Conversion to Christianity 
From 1937, during the Second Sino-Japanese War and World War II, Ahn and his mother lived in Japan over a nine-year period. He returned to Korea in 1946, after the war, and began attending the local congregation of the Seventh-day Adventist Church in Incheon in 1947. Ahn reported getting revelations in 1953, renounced his Buddhist faith, and was baptized in 1954.

Own church 
Ahn grew critical to teachings in the Seventh-day Adventist Church, and the church disfellowshipped him in March 1962 over disputes about the cross as a religious symbol.Twenty-three people followed Ahn and left the church, and two years later on 28 April 1964, Ahn established his church Church of God Jesus Witnesses. Church of God Jesus Witnesses expanded to 13 congregations in South Korea before Ahn's death in 1985.

Beliefs 
Major dogmata are outlined in Doctrine Manual of the Church of God Jesus Witnesses (1972), and detailed in the more than two dozen books Ahn wrote. His original publications as well as scans of his notes and extant sermons have been made available online. Ahn argued that the practice of the apostolic early church had been distorted and his restorational doctrines and practices included:
 Women should wear headcovering while praying.
 Baptism is the first step towards salvation.
 The Sabbath should be kept on Saturdays, not Sundays.
 Christmas should not be celebrated as Jesus' birthday because it is the anniversary of the sun god.
 The cross is considered a form of idolatry.
 The Passover and Festival of Unleavened Bread should be kept.
 Keeping the feasts in : First Fruits, Festival of Weeks, Feast of Trumpets, Day of Atonement; and Feast of Tabernacles.

The Second Coming of Christ and Elijah's Mission 
Ahn, who like most Christians believed in the Second Coming of Jesus, had predicted a Second Coming "within 10 years" in 1956. Ahn Sahng-hong mentioned in "The Mystery of God and the Spring of the Water of Life" that therefore by studying the work of Moses, we can clearly find out the true situation about the relationship between Jesus and us, all the work that Christ will do in the future, and even about the appointed date of Jesus' second coming.

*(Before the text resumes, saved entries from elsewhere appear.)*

## config.mk

```make
export PLATFORM = sky130hd
export DESIGN_NAME = system_0_sysid_ext
export DESIGN_NICKNAME = d
export VERILOG_FILES = /design/src/rtl/system_0_sysid_ext.sv
export SDC_FILE = /design/constraint.sdc
export NUM_CORES = 1
export LEC_CHECK = 0
export ABC_CLOCK_PERIOD_IN_PS = 2300
export BUFFER_PORTS_ARGS = -buffer_cell sky130_fd_sc_hd__buf_2
export CORE_MARGIN = 4
export CORE_UTILIZATION = 45
export CTS_BUF_LIST = sky130_fd_sc_hd__clkbuf_8
export CTS_CLUSTER_DIAMETER = 150
export DETAILED_ROUTE_END_ITERATION = 6
export PLACE_DENSITY = 0.7
export SETUP_SLACK_MARGIN = 0.05
export SYNTH_ARGS = -nofsm -noshare
export SYNTH_HDL_FRONTEND = slang
export SYNTH_SLANG_ARGS = --single-unit
```

## constraint.sdc

```tcl
create_clock -name clock -period 2.3 [get_ports clock]
set_clock_uncertainty 0.15 [all_clocks]
set_input_delay 0.46 -clock clock [delete_from_list [all_inputs] [get_ports clock]]
set_output_delay 0.46 -clock clock [all_outputs]
set_load 0.01 [all_outputs]
```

Ahn Sahng-hong also said that many false Christ would say "I am the Christ" now, just as Jesus predicted that false Christs would appear in the last day, however, salvation is found in no other name than Jesus, not only at His first coming but even in the last days.

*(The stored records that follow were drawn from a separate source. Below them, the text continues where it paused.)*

File: config.mk
export PLATFORM = sky130hd
export DESIGN_NAME = mem_port_arbiter
export DESIGN_NICKNAME = d
export VERILOG_FILES = /design/src/rtl/mem_port_arbiter_pkg.sv /design/src/rtl/mem_port_arbiter_watchdog.sv /design/src/rtl/mem_port_arbiter.sv
export SDC_FILE = /design/constraint.sdc
export NUM_CORES = 1
export LEC_CHECK = 0
export CAP_MARGIN = 5
export CORE_MARGIN = 2
export CORE_UTILIZATION = 42
export DETAILED_ROUTE_END_ITERATION = 12
export PLACE_DENSITY = 0.87
export SETUP_SLACK_MARGIN = 0.1
export SYNTH_ARGS = -nofsm -noshare
export SYNTH_HDL_FRONTEND = slang
export SYNTH_HIERARCHICAL = 1
export SYNTH_SLANG_ARGS = --single-unit
File: constraint.sdc
create_clock -name clk -period 2.45 [get_ports clk]
set_input_delay 0.245 -clock clk [delete_from_list [all_inputs] [get_ports clk]]
set_output_delay 0.245 -clock clk [all_outputs]
set_load 0.02 [all_outputs]
File: src/rtl/mem_port_arbiter_pkg.sv
// Shared definitions for the external memory port arbiter: state encoding and address width.
package mem_port_arbiter_pkg;

  localparam int ADDR_W = 25;

  typedef enum logic [1:0] {
    S_IDLE = 2'd0,
    S_CMD  = 2'd1,
    S_DATA = 2'd2,
    S_GAP  = 2'd3
  } arb_state_e;

endpackage

File: src/rtl/mem_port_arbiter_watchdog.sv
// Counts idle data-phase cycles between word acks; fires when the idle run reaches TIMEOUT.
module mem_port_arbiter_watchdog #(
  parameter int TIMEOUT = 255
) (
  input  logic clk,
  input  logic reset,
  input  logic en,
  input  logic ack,
  output logic fire
);

  localparam int W = $clog2(TIMEOUT + 1);

  logic [W-1:0] idle_cnt;

  // Fires on the TIMEOUT-th consecutive cycle without an ack.
  assign fire = en && !ack && (idle_cnt == W'(TIMEOUT - 1));

  always_ff @(posedge clk or negedge reset) begin
    if (!reset) begin
      idle_cnt <= '0;
    end else if (!en || ack || fire) begin
      idle_cnt <= '0;
    end else begin
      idle_cnt <= idle_cnt + 1'b1;
    end
  end

endmodule

File: src/rtl/mem_port_arbiter.sv
// Shares the single memory port between the ADC write stream and the brush read stream,
// one burst at a time, with per-word address-advance pulses back to the address generator.
//   state  | meaning
//   S_IDLE | evaluate requests, latch grant direction and start address
//   S_CMD  | hold burst command until the controller accepts it
//   S_DATA | count word acks, pulse *_addr_up, watchdog armed
//   S_GAP  | one settle cycle for the address generator
import mem_port_arbiter_pkg::*;

module mem_port_arbiter #(
  parameter int BURST_LEN  = 16,
  parameter int LVL_W      = 10,
  parameter int URGENT_LVL = 768,
  parameter int TIMEOUT    = 255
) (
  input  logic              clk,
  input  logic              reset,
  input  logic              wr_req,
  input  logic [LVL_W-1:0]  wr_fifo_level,
  input  logic              rd_req,
  input  logic [ADDR_W-1:0] wr_addr,
  input  logic [ADDR_W-1:0] rd_addr,
  output logic              wr_addr_up,
  output logic              rd_addr_up,
  output logic              wr_fifo_rd,
  output logic              mem_cmd_valid,
  input  logic              mem_cmd_ready,
  output logic              mem_cmd_we,
  output logic [ADDR_W-1:0] mem_cmd_addr,
  input  logic              mem_wack,
  input  logic              mem_rvalid,
  output logic              busy,
  output logic              err_timeout
);

  localparam int CNT_W = $clog2(BURST_LEN) + 1;

  arb_state_e       state;
  logic             last_we;
  logic [CNT_W-1:0] word_cnt;
  logic             in_data;
  logic             wr_ack;
  logic             rd_ack;
  logic             word_ack;
  logic             wd_fire;
  logic             urgent;
  logic             grant_we;

  assign in_data  = (state == S_DATA);
  assign wr_ack   = in_data && mem_cmd_we && mem_wack;
  assign rd_ack   = in_data && !mem_cmd_we && mem_rvalid;
  assign word_ack = wr_ack || rd_ack;

  assign wr_addr_up = wr_ack;
  assign wr_fifo_rd = wr_ack;
  assign rd_addr_up = rd_ack;

  // A nearly full write FIFO overrides round-robin so ADC samples are never dropped.
  assign urgent   = wr_req && (wr_fifo_level >= LVL_W'(URGENT_LVL));
  assign grant_we = urgent || (wr_req && (!rd_req || !last_we));

  mem_port_arbiter_watchdog #(
    .TIMEOUT(TIMEOUT)
  ) u_watchdog (
    .clk  (clk),
    .reset(reset),
    .en   (in_data),
    .ack  (word_ack),
    .fire (wd_fire)
  );

  always_ff @(posedge clk or negedge reset) begin
    if (!reset) begin
      state         <= S_IDLE;
      last_we       <= 1'b1;
      word_cnt      <= '0;
      mem_cmd_valid <= 1'b0;
      mem_cmd_we    <= 1'b0;
      mem_cmd_addr  <= '0;
      busy          <= 1'b0;
      err_timeout   <= 1'b0;
    end else begin
      case (state)
        S_IDLE: begin
          if (wr_req || rd_req) begin
            state         <= S_CMD;
            mem_cmd_we    <= grant_we;
            last_we       <= grant_we;
            mem_cmd_addr  <= grant_we ? wr_addr : rd_addr;
            mem_cmd_valid <= 1'b1;
            busy          <= 1'b1;
          end
        end
        S_CMD: begin
          if (mem_cmd_ready) begin
            mem_cmd_valid <= 1'b0;
            word_cnt      <= '0;
            state         <= S_DATA;
          end
        end
        S_DATA: begin
          if (word_ack) begin
            word_cnt <= word_cnt + 1'b1;
            if (word_cnt == CNT_W'(BURST_LEN - 1)) begin
              state <= S_GAP;
            end
          end else if (wd_fire) begin
            err_timeout <= 1'b1;
            state       <= S_GAP;
          end
        end
        S_GAP: begin
          state <= S_IDLE;
          busy  <= 1'b0;
        end
        default: begin
          state <= S_IDLE;
          busy  <= 1'b0;
        end
      endcase
    end
  end

endmodule

==> insert_results.sql, run 1 <==
INSERT INTO impl_metrics (metric_group, metric, value, unit) VALUES
('logic_synthesis', 'mappedNetlistNets', '308', ''),
('clock_network', 'cts_post_setup_buffers_inserted', '0', ''),
('logic_synthesis', 'synth.yosys.seq_area_share', '0.486', ''),
('sta', 'period_share', '0.887', ''),
('clock_network', 'htree_num_levels', '2', ''),
('critical_path', 'worstReg2RegEnd', 'state[1]$_DFFE_PN0P_', ''),
('sta', 'finalSetupViolCount', '0', ''),
('critical_path', 'end_kind', 'primary output', ''),
('route', 'wirelength', '5320', 'µm'),
('layout', 'area.sequential', '1130', 'µm²'),
('grt', 'grt_pass1_vias', '2017', ''),
('sta', 'tightestPinTransition', '0.439', 'ns'),
('layout', 'n_fill_cell', '450', ''),
('place', 'dp_cells', '390', ''),
('logic_synthesis', 'synthesis.instances', '232', ''),
('sta', 'final.min_clock_period', '2.17', 'ns'),
('floorplanning', 'start_util', '0.429', ''),
('layout', 'post_route_non_filler_standard_cell_count', '399', ''),
('critical_path', 'critical_path_required', '2.20', 'ns'),
('floorplanning', 'fp.dieW', '78.3', 'µm'),
('place', 'placedInstanceArea', '3320', 'µm²'),
('clock_network', 'clk_path_buf_depth', '2', ''),
('critical_path', 'crit_path_end', 'wr_fifo_rd', ''),
('layout', 'mostFrequentLayoutCell', 'sky130_fd_sc_hd__clkdlybuf4s50_1', ''),
('logic_synthesis', 'synth-warning-count', '6', ''),
('route', 'drt-wirelength-per-cell', '13.3', 'µm'),
('status', 'status', 'completed', ''),
('clock_network', 'root_buffer', 'sky130_fd_sc_hd__clkbuf_8', ''),
('layout', 'share_of_layout_cells_above_drive_strength_1', '0.0795', ''),
('job', 'cap_viol_max_count', '0', ''),
('sta', 'clock_skew', '0.00523', 'ns'),
('clock_network', 'cts.sinks', '45', ''),
('critical_path', 'worstSetupPathType', 'flop to primary output', ''),
('critical_path', 'cp_max_fo', '5', ''),
('layout', 'synthToLayoutAreaGrowth', '47.7', '%'),
('layout', 'commonest_non_fill_non_tap_cells_in_the_layout', '88 x sky130_fd_sc_hd__clkdlybuf4s50_1, 44 x sky130_fd_sc_hd__dfrtp_1, 39 x sky130_fd_sc_hd__o21ai_0', ''),
('logic_synthesis', 'number_of_distinct_standard_cells_referenced_by_the_synthesized_netlist', '41', ''),
('logic_synthesis', 'postSynthAreaPerCell', '9.99', 'µm²'),
('grt', 'grt_start_max_net_pins', '50', ''),
('layout', 'design_area', '3420', 'µm²'),
('place', 'gp_congestion', '0.817', ''),
('sta', 'tns', '0', 'ns'),
('layout', 'final_net_count', '402', ''),
('logic_synthesis', 'post_synth_instance_area', '2320', 'µm²'),
('route', 'top_layer_used', 'met4', ''),
('critical_path', 'rr_startpoint', 'state[0]$_DFFE_PN0P_', ''),
('route', 'antenna_left', '0', ''),
('place', 'portBuffers', '90', ''),
('floorplanning', 'die_area', '6130', 'µm²'),
('hold_path', 'timing.hold.worst.class', 'primary input to asynchronous set/reset pin', ''),
('sta', 'setup_repair_after_global_routing_missed_its_margin', 'no', ''),
('place', 'post-place-ws', '0.374', 'ns'),
('critical_path', 'timing.critical_path.from', 'state[0]$_DFFE_PN0P_', ''),
('logic_synthesis', 'synth.ff_latch_count', '45', ''),
('power_and_ir_drop', 'peak_vdd_ir', '0.503', 'mV'),
('layout', 'antenna_cells', '0', ''),
('place', 'dp.final_hpwl', '4150', 'µm'),
('grt', 'grt_pass1_wl', '8910', 'µm'),
('route', 'route.detailed.drc', '0', ''),
('route', 'vias', '2020', ''),
('clock_network', 'tritoncts.num_buffers', '5', ''),
('sta', 'max_clock_freq', '460', 'MHz'),
('grt', 'grt.total_usage', '0.185', ''),
('sta', 'timing.final.max_slew_violations', '0', ''),
('clock_network', 'cts_tree', 'done', ''),
('grt', 'number_of_antenna_violations_at_the_first_check_in_global_routing', '0', ''),
('critical_path', 'worst-endpoint-arrival', '1.93', 'ns'),
('floorplanning', 'core_area', '5410', 'µm²'),
('power_and_ir_drop', 'power_density', '1020', 'nW/µm²'),
('grt', 'global_route.overflow_total', '0', ''),
('critical_path', 'ff2ff_setup_slack', '0.33', 'ns');
==> worst min-delay path by stage <==
stage | start | end | cells after the start
after detailed placement | reset | mem_cmd_addr[21]$_DFFE_PN0P_ | 1
final | reset | word_cnt[4]$_DFFE_PN0P_ | 2
after CTS | reset | mem_cmd_addr[21]$_DFFE_PN0P_ | 2
after global placement | reset | mem_cmd_addr[21]$_DFFE_PN0P_ | 1
after floorplan | reset | busy$_DFFE_PN0P_ | 0
after global routing | reset | mem_cmd_addr[21]$_DFFE_PN0P_ | 2
==> power breakdown <==
group | total (mW) | internal (mW) | leakage (nW) | switching (mW)
clock | 0.451 | 0.197 | 0.0439 | 0.254
sequential | 1.24 | 1.04 | 0.570 | 0.201
combinational | 1.80 | 0.847 | 0.948 | 0.954
total | 3.49 | 2.08 | 1.56 | 1.41
==> per-layer routing <==
metal | track usage | vias to the layer above
met1 | 0.221 | 923
met2 | 0.288 | 83
li1 | - | 1004
met4 | 0.0737 | 0
met3 | 0.0885 | 10
met5 | 0 | -
==> through the flow <==
stage	hold slack (ns)	power (mW)
6_report	0.427	3.49
5_1_grt	0.445	3.76
4_1_cts	0.414	3.53
3_5_place_dp	0.208	3.06
3_3_place_gp	0.211	3.00
2_1_floorplan	-0.0506	2.24
==> timing repair <==
| action | CTS | global route |
|---|---|---|
| hold buffers | 1 | 0 |
| hold endpoints to repair | 18 | 0 |
| resized for setup | 0 | 1 |
| setup endpoints to repair | 0 | 1 |
==> logic make-up after synthesis <==
kind of cell	Yosys count	share of synthesized area
DFF	45	0.486
AOI/OAI and AO/OA	62	0.152
muxes	28	0.124
adders and majority gates	9	0.0486
buffers and inverters	19	0.0405
and+or+nand+nor	67	0.142
xor gates and xnor gates	2	0.00756
==> sequential cells by signal, summed over array words and instances (netlist names) <==
register	cells
word_cnt	5
u_watchdog/idle_cnt	8
mem_cmd_valid	1
state	2
mem_cmd_addr	25
busy	1
err_timeout	1
last_we	1
mem_cmd_we	1
==> cells in the mapped netlist, drive strengths merged <==
master  number  share of area
mux2i       26           0.11
a31oi        3         0.0081
a21oi        6          0.013
o21ai       42          0.091
and2         1         0.0027
nand4        3          0.015
a41o         1         0.0043
dfrtp       44           0.47
o31ai        2         0.0065
clkbuf       5         0.0081
ha           9          0.049
o32a         1         0.0043
nor2         7          0.011
o21bai       1         0.0032
and2b        1         0.0038
or4          1         0.0032
a31o         1         0.0038
nor3b        1         0.0032
nor2b        1         0.0027
nor3         3         0.0065
mux2         2          0.011
dfstp        1          0.011
o311ai       1         0.0038
and3         3         0.0092
nand2b       3         0.0081
a21o         1         0.0032
a211oi       1         0.0032
nand2       37          0.060
xor2         1         0.0038
or4b         1         0.0043
buf          5          0.018
a22o         2         0.0076
or3b         1         0.0038
nand3        4         0.0086
inv          9          0.015
xnor2        1         0.0038
==> area by class of cell <==
cell class,instances,area share
clock buffer,5,0.0201
clock inverter,3,0.00512
inverter,9,0.00987
multi-input combinational,168,0.327
sequential,45,0.329
tap,72,0.0263
timing repair buffer,97,0.282
==> worst max-delay path, cell delays in order, from the launching register on <==
cell	delay (ns)
sky130_fd_sc_hd__dfrtp_1	0.43
sky130_fd_sc_hd__inv_1	0.12
sky130_fd_sc_hd__ha_1	0.26
sky130_fd_sc_hd__and3_2	0.22
sky130_fd_sc_hd__clkdlybuf4s50_1	0.60
(Power assumes the default switching activity.)
==> inputs of run 2 (changes only) <==
Settings changed: HOLD_SLACK_MARGIN set to 0.02.
==> results of run 2 <==
Same layout as run 1: the final DEF is identical, and so are final timing and power.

Chapter 36 "Elijah will be sent" is one of the chapters deleted by the WMSCOG, which mainly describes Elijah's mission. The main point is that the last prophet Elijah was the one to convey the last truth of preparing the way for the Second Coming of Jesus and transform and ascend along with the live 144,000 saints.

Eschatology 
In the tradition of Seventh-day Adventist eschatology, which had been suppressed by Kuniaki Koiso during his wartime rule of Korea, Ahn further believed that he was living in the end times and that the Second Coming was imminent. As Korean Protestants earlier in the 20th century had perceived Japanese occupation by identifying symbolically with the history of Israel, Ahn, through biblical exegesis in his book The Mystery of God and the Spring of the Water of Life (1980) Chapter 1: Restoration of Jerusalem and the Prophecy of 40 Years, interprets the  and write:

It was suggest that the world could come to an end in 1988, 40 years after the independence of the modern state of Israel. Ahn's original The Mystery of God and the Spring of the Water of Life is made available online; World Mission Society Church of God in their later editions of the book have deleted information pertaining to the failed prediction. Not only that, but The Bridegroom Was a Long Time in Coming, and They All Became Drowsy and Fell Asleep, which further explained that 1988 was the end of the world:

This means that Ahn Sahng-hong in his book "The Bridegroom Was a Long Time in Coming, and They All Became Drowsy and Fell Asleep" said that 1988 was correct, but it may be very slow. In addition, in a discussion based on scriptural typology, presented his conclusion that the world would come to an end in 2012:

Mother 
Although Ahn Sahng-hong's "The Mystery of God and the Spring of the Water of Life" mentioned, in the last days, the entities of Adam and Eve, namely the Holy Spirit and the bride, appeared to lead all the animals. The Holy Spirit and the bride are interpreted as the second coming Christ and the mother God. But Ahn Sahng-hong explained in "Guests Who came From the World of Angels" that Adam represents Jesus who was in the world of angels before the creation, and Eve represents the angels whom Jesus loved. Ahn Sahng-hong came to the conclusion, Jesus is the last Adam, and the saints who are redeemed can be called the last Eve.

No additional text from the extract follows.